Reproduce the records word for word, from the first line to the line containing "localparam int W".
-- RECORD EXCERPTS follows --
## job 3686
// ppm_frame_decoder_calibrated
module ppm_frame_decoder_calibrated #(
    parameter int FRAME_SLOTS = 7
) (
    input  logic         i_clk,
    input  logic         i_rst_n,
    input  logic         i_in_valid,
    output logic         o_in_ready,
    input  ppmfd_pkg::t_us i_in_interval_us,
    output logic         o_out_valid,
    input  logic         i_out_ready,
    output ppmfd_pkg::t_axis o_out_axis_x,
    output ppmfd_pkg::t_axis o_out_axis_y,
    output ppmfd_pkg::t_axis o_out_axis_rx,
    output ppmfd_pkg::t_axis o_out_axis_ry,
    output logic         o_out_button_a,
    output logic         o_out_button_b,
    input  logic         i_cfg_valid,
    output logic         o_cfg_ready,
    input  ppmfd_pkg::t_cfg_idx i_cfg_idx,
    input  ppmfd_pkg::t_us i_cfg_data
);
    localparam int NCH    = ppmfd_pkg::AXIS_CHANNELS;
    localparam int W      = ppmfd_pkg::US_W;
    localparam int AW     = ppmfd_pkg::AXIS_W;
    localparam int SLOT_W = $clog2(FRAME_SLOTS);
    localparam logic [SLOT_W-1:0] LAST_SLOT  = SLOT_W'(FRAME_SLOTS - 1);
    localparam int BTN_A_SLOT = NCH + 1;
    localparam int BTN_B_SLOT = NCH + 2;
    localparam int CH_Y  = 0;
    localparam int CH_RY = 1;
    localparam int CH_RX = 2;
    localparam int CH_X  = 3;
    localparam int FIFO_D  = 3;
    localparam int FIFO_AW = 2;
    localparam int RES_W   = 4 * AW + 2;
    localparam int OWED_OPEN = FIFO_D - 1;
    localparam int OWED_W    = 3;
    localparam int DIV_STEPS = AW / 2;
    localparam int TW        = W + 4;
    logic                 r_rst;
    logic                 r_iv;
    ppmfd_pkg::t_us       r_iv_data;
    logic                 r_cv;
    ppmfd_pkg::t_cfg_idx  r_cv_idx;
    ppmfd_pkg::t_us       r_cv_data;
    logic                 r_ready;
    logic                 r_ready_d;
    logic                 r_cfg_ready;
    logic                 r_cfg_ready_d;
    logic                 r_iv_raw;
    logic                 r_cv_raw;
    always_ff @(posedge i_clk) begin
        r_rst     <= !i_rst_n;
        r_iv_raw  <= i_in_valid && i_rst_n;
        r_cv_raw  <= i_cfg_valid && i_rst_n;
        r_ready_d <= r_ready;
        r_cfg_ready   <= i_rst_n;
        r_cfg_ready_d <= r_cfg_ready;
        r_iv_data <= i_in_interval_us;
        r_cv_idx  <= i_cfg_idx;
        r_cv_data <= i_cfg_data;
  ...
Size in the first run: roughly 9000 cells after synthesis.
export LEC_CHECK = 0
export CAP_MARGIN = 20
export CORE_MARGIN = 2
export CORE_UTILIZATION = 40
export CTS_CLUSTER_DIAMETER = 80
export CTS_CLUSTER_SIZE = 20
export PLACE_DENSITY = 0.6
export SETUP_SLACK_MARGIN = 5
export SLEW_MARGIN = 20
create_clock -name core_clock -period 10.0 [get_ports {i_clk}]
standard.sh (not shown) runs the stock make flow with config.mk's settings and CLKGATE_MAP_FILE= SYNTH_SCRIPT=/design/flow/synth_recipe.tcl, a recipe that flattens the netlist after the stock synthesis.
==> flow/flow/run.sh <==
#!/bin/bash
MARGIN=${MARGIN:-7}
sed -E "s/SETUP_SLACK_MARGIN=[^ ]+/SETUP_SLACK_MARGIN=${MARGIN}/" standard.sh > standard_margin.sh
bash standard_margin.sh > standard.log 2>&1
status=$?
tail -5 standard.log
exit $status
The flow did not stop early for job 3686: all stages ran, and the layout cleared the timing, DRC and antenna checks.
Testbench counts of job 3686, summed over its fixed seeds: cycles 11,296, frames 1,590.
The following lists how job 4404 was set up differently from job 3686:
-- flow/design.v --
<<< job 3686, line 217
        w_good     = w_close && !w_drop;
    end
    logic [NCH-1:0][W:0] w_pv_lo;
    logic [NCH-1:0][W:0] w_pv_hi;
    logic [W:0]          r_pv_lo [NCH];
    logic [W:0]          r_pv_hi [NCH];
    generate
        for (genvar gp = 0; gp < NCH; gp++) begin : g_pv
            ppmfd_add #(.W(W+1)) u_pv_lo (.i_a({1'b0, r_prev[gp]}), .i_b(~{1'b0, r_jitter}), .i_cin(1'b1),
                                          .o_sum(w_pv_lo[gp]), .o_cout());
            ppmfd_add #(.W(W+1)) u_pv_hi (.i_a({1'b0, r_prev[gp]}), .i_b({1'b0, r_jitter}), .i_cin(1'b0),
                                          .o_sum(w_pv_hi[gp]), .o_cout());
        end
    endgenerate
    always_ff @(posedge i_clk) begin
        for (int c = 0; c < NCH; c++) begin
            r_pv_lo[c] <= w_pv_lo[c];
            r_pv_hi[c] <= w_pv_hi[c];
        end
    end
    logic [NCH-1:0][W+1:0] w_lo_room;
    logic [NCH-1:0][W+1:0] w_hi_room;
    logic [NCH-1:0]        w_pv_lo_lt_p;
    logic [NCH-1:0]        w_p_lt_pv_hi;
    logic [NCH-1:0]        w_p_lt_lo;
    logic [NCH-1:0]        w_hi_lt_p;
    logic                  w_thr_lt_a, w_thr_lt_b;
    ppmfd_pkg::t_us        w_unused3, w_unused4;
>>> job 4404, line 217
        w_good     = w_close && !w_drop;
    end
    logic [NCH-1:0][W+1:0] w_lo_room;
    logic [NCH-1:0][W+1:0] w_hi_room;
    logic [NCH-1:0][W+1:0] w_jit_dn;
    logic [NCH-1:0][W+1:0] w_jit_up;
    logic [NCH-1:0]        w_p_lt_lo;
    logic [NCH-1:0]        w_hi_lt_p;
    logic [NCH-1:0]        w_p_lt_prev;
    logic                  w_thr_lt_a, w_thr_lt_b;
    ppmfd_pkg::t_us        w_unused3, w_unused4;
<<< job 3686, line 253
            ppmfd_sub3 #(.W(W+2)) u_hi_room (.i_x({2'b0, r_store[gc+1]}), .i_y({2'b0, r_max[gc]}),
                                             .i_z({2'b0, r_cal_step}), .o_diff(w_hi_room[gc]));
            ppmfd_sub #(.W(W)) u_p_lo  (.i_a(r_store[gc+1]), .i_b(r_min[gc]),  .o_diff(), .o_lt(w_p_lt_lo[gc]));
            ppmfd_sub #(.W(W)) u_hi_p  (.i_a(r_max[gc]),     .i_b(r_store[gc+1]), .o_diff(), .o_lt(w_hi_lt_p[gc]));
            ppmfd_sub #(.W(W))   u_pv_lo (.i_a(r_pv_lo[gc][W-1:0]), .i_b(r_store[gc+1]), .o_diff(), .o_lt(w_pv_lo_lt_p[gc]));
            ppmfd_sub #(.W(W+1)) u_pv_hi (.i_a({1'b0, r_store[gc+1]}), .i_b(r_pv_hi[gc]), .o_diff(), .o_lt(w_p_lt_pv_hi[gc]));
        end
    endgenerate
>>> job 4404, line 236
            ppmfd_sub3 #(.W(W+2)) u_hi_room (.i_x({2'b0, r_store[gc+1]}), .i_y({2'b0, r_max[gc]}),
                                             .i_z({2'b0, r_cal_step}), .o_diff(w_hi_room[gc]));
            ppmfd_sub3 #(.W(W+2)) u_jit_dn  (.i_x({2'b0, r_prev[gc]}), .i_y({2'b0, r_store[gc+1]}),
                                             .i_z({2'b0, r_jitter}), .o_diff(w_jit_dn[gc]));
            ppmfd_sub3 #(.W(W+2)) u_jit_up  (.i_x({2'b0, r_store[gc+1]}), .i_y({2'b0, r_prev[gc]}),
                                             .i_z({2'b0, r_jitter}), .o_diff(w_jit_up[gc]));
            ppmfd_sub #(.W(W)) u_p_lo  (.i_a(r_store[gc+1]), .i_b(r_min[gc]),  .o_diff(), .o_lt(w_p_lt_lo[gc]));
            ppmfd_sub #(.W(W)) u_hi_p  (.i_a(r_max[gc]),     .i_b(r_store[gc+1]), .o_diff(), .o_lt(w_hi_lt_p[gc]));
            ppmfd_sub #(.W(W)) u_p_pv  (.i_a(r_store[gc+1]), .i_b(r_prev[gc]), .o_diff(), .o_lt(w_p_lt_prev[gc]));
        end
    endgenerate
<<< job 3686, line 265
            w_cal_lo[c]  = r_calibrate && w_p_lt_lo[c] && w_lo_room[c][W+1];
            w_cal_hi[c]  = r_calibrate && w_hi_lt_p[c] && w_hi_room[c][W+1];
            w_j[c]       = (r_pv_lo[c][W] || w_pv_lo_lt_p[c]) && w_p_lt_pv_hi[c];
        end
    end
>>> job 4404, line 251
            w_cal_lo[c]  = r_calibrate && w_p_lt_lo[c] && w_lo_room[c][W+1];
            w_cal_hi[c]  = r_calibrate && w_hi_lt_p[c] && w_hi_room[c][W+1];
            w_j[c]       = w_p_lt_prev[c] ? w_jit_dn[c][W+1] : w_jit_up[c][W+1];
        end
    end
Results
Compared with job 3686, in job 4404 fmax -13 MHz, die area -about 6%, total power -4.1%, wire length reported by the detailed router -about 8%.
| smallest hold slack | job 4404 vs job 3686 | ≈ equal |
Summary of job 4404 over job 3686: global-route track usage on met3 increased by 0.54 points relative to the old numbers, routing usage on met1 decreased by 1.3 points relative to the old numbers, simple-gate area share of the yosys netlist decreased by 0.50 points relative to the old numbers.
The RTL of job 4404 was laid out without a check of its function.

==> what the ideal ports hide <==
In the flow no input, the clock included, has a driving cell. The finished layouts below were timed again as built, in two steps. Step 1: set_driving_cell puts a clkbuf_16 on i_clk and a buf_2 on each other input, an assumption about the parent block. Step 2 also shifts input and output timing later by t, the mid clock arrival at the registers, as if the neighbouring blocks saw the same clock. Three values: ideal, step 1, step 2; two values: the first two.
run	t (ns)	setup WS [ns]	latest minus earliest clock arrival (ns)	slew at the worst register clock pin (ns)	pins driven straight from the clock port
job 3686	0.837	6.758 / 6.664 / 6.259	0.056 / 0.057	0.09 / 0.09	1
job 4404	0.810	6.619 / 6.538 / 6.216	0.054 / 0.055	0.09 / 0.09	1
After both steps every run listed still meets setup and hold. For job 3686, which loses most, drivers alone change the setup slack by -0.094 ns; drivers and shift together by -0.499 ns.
-- RECORD EXCERPTS concluded --
▸ WRITTEN ANSWER
## job 3686
// ppm_frame_decoder_calibrated
module ppm_frame_decoder_calibrated #(
    parameter int FRAME_SLOTS = 7
) (
    input  logic         i_clk,
    input  logic         i_rst_n,
    input  logic         i_in_valid,
    output logic         o_in_ready,
    input  ppmfd_pkg::t_us i_in_interval_us,
    output logic         o_out_valid,
    input  logic         i_out_ready,
    output ppmfd_pkg::t_axis o_out_axis_x,
    output ppmfd_pkg::t_axis o_out_axis_y,
    output ppmfd_pkg::t_axis o_out_axis_rx,
    output ppmfd_pkg::t_axis o_out_axis_ry,
    output logic         o_out_button_a,
    output logic         o_out_button_b,
    input  logic         i_cfg_valid,
    output logic         o_cfg_ready,
    input  ppmfd_pkg::t_cfg_idx i_cfg_idx,
    input  ppmfd_pkg::t_us i_cfg_data
);
    localparam int NCH    = ppmfd_pkg::AXIS_CHANNELS;
    localparam int W      = ppmfd_pkg::US_W;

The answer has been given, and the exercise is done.